WORK ORDER →
In how many lines of the records does the string "usage" appear? State only the number.
(AVAILABLE RECORDS)
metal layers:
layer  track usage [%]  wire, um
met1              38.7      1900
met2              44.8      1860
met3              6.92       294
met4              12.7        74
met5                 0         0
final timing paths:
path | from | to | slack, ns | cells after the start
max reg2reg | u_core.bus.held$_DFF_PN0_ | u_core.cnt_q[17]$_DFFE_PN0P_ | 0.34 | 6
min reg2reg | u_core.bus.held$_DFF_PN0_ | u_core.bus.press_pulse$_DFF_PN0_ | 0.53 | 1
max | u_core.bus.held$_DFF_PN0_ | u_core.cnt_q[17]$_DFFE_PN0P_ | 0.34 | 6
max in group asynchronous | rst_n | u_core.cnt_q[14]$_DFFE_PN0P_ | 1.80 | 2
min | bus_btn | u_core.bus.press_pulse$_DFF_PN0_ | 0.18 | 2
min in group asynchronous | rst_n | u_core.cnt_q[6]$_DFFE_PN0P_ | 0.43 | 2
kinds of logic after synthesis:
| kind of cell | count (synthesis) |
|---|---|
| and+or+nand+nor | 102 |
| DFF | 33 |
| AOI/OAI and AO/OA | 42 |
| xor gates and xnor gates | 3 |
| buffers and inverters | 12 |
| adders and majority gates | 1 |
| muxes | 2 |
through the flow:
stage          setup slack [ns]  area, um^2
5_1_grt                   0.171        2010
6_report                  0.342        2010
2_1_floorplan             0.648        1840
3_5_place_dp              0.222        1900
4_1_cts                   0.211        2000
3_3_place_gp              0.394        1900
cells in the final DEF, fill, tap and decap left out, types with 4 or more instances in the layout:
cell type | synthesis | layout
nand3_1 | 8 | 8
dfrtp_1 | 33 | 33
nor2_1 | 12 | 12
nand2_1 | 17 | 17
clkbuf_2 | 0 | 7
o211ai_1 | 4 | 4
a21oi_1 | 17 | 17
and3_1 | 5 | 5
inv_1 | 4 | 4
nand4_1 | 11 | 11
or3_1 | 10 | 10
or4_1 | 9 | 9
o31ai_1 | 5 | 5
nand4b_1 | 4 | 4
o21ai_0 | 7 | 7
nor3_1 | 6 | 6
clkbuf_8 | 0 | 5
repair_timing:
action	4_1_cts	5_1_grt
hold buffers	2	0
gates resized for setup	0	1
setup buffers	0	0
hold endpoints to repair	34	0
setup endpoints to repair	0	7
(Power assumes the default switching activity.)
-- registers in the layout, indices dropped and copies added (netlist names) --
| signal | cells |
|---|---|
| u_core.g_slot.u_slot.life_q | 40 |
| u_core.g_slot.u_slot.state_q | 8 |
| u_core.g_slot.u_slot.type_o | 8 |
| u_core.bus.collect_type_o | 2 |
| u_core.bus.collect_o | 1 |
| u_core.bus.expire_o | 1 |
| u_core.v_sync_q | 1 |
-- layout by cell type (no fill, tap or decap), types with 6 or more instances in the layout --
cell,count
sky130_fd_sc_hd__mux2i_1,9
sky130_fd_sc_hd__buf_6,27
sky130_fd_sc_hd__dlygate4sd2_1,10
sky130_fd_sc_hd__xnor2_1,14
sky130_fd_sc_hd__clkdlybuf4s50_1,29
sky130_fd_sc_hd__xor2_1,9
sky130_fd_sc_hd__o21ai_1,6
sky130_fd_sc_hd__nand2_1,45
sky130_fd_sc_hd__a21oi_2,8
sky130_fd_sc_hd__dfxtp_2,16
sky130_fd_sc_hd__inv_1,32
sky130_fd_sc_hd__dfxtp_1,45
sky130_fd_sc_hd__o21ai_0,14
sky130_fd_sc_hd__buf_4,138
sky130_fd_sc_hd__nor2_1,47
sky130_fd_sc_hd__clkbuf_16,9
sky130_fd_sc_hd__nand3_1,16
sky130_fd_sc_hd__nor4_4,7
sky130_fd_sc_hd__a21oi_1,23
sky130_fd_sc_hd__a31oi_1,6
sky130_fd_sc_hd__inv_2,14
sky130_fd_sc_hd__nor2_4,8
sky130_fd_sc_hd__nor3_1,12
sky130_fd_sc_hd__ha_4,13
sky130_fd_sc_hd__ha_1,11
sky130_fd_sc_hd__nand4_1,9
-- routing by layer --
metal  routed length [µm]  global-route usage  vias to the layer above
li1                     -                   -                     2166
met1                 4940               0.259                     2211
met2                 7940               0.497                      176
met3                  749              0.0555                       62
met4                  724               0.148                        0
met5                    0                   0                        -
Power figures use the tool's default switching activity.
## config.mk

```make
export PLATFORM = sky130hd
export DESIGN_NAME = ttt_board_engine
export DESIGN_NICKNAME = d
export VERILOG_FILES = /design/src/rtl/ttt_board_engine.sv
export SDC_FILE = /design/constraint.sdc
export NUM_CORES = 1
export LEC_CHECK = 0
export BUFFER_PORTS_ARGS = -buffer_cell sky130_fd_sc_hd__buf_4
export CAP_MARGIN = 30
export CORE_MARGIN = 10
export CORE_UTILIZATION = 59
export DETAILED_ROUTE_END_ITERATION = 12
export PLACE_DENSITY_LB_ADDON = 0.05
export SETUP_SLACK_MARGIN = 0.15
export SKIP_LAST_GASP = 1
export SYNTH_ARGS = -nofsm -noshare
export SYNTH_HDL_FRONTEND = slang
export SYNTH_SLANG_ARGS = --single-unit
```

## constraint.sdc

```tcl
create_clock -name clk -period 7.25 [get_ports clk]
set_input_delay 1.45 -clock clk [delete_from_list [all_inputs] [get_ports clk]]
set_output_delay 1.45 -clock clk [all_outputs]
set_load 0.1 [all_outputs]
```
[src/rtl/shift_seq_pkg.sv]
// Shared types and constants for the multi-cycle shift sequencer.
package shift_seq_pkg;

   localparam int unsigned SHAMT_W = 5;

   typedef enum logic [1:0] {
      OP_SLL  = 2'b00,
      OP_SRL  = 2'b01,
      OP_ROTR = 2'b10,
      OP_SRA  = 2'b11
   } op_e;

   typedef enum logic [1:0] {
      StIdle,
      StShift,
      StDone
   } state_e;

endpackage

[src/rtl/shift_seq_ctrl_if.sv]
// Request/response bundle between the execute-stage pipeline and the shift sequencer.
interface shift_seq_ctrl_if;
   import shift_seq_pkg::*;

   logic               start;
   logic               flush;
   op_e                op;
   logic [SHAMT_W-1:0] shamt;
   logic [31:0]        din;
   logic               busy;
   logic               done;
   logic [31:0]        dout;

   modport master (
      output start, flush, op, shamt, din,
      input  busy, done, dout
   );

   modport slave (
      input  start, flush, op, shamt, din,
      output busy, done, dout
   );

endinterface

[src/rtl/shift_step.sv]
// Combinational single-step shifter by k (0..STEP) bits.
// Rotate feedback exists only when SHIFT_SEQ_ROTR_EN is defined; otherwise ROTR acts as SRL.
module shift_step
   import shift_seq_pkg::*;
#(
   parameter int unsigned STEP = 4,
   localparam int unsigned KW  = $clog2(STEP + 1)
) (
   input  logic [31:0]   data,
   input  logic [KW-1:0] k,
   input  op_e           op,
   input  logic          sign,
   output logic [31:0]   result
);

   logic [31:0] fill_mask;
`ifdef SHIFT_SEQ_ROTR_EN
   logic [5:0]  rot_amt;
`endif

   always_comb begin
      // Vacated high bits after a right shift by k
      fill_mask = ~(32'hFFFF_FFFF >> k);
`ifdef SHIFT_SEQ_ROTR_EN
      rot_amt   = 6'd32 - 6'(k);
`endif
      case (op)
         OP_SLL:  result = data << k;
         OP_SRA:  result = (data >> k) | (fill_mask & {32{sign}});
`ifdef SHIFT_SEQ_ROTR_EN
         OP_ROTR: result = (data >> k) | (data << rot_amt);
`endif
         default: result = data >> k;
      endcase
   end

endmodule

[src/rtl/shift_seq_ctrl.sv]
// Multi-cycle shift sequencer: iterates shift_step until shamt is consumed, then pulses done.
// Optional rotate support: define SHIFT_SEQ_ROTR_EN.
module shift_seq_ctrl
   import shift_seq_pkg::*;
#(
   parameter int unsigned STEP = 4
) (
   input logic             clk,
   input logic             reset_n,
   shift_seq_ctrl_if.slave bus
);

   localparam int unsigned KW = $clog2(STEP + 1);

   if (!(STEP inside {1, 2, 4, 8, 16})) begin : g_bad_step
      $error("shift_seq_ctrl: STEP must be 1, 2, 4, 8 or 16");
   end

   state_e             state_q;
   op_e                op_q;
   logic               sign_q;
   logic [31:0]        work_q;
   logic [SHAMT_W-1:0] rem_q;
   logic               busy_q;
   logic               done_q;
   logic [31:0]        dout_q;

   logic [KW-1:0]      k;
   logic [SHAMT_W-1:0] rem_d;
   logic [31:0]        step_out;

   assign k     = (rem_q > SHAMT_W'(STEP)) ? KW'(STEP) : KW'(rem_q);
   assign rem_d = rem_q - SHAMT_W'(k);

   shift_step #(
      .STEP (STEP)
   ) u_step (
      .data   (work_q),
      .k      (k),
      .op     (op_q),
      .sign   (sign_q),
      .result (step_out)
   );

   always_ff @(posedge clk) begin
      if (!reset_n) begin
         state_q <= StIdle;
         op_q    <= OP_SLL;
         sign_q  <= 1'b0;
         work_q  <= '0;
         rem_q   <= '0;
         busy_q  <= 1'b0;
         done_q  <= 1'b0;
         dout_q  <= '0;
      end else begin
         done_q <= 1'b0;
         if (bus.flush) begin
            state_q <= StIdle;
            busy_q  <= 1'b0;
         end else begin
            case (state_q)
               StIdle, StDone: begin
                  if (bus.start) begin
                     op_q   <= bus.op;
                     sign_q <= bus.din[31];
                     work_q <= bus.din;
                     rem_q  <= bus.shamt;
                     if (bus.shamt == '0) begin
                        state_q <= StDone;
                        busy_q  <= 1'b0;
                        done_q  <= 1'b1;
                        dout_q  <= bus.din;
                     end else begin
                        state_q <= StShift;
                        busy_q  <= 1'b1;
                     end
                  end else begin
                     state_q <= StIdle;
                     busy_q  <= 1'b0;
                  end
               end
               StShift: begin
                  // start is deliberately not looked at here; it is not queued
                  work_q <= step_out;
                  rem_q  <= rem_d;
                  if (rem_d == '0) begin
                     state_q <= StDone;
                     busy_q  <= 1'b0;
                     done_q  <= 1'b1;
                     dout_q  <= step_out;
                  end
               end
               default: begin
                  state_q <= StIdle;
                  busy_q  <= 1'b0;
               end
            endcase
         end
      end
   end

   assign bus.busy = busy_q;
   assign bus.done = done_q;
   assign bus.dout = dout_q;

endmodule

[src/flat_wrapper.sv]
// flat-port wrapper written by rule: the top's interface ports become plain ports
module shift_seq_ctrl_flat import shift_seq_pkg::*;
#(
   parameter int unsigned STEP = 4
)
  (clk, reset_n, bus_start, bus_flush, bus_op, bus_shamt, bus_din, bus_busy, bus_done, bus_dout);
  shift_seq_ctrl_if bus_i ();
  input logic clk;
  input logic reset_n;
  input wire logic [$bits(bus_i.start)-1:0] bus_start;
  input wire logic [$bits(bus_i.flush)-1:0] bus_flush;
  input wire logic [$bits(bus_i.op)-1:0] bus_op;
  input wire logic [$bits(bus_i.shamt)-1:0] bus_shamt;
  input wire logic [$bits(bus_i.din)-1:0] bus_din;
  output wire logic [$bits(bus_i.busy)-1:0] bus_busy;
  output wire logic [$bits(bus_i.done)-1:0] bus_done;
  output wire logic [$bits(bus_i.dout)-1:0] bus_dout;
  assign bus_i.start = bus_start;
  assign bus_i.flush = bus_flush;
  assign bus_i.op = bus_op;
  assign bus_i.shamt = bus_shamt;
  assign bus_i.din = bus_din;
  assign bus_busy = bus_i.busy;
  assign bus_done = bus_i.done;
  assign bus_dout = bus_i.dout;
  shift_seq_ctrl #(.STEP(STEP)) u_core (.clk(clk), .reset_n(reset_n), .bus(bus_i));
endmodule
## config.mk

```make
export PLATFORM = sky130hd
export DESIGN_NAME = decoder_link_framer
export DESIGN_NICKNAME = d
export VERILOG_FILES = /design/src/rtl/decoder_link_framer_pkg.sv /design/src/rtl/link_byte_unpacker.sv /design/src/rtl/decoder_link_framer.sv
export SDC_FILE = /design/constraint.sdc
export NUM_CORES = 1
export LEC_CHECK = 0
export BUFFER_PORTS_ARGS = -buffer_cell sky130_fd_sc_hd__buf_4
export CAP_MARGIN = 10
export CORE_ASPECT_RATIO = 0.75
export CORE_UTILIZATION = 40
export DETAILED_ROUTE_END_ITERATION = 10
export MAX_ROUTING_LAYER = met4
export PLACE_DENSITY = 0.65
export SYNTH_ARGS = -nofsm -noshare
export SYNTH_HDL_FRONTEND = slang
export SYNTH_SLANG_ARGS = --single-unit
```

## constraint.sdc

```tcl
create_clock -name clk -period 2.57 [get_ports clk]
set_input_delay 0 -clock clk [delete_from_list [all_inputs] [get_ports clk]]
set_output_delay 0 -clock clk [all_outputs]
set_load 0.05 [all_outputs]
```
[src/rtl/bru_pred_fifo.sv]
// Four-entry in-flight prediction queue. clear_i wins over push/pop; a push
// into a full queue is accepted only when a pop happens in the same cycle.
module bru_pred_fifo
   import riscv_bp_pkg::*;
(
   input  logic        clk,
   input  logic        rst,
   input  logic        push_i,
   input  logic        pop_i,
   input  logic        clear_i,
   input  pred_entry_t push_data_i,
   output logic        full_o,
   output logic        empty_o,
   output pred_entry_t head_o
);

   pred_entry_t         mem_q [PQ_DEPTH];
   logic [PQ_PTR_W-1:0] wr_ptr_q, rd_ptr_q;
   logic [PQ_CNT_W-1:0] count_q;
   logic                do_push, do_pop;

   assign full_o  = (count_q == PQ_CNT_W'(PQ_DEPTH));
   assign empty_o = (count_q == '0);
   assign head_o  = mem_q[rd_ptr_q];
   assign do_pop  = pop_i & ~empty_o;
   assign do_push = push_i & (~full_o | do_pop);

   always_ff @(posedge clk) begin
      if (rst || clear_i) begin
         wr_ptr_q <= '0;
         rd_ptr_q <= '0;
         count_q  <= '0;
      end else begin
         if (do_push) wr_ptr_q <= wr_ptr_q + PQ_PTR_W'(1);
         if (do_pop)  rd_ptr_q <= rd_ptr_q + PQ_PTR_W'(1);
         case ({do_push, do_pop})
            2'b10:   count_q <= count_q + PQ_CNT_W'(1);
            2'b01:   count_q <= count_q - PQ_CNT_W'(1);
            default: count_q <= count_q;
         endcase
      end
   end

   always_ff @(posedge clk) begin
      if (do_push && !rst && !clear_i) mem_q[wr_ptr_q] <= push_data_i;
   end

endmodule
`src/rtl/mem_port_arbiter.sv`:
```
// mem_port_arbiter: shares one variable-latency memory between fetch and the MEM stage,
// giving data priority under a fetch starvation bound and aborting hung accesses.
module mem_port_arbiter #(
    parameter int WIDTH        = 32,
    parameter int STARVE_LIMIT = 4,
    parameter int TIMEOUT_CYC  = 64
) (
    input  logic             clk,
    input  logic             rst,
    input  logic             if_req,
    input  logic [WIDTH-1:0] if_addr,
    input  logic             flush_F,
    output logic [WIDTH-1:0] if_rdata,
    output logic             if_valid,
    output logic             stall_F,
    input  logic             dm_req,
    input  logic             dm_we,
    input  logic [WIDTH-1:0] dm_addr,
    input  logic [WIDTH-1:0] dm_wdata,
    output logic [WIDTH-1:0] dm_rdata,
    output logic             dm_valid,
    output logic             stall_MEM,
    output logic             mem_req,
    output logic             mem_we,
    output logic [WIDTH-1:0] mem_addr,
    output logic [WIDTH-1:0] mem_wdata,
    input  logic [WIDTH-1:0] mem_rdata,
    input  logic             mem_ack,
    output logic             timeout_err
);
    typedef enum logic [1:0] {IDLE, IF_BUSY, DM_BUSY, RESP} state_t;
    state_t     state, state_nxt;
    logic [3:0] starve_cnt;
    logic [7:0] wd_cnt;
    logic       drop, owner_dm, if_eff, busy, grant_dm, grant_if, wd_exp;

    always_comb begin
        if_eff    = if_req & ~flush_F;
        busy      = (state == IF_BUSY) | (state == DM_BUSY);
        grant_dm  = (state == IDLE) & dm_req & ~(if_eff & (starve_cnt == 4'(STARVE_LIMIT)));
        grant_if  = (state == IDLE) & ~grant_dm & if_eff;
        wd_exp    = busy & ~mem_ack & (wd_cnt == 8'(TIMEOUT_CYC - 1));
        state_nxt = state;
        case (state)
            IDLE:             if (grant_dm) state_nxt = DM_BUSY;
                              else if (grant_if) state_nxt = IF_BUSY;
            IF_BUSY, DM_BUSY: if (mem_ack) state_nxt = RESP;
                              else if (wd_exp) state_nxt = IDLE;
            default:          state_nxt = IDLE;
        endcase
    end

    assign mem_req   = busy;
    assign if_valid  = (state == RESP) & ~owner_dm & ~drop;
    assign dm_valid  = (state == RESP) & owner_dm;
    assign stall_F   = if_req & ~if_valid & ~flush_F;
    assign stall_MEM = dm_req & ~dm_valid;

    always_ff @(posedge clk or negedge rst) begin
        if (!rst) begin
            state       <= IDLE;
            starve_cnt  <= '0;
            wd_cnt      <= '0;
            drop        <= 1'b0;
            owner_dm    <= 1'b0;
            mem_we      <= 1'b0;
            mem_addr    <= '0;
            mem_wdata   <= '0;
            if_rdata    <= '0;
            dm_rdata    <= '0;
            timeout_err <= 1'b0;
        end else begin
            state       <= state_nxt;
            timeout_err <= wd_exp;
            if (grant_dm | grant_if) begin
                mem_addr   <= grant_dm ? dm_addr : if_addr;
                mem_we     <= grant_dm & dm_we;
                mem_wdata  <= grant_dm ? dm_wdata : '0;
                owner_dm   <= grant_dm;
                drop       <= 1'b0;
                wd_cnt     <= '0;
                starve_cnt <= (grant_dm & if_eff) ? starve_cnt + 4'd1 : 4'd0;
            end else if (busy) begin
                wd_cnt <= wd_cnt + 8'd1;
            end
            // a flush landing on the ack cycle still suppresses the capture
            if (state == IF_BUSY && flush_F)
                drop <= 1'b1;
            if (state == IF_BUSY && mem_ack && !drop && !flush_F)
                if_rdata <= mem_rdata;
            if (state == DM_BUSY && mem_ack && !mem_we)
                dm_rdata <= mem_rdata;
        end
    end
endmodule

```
(End AVAILABLE RECORDS)
RESULT BELOW →
2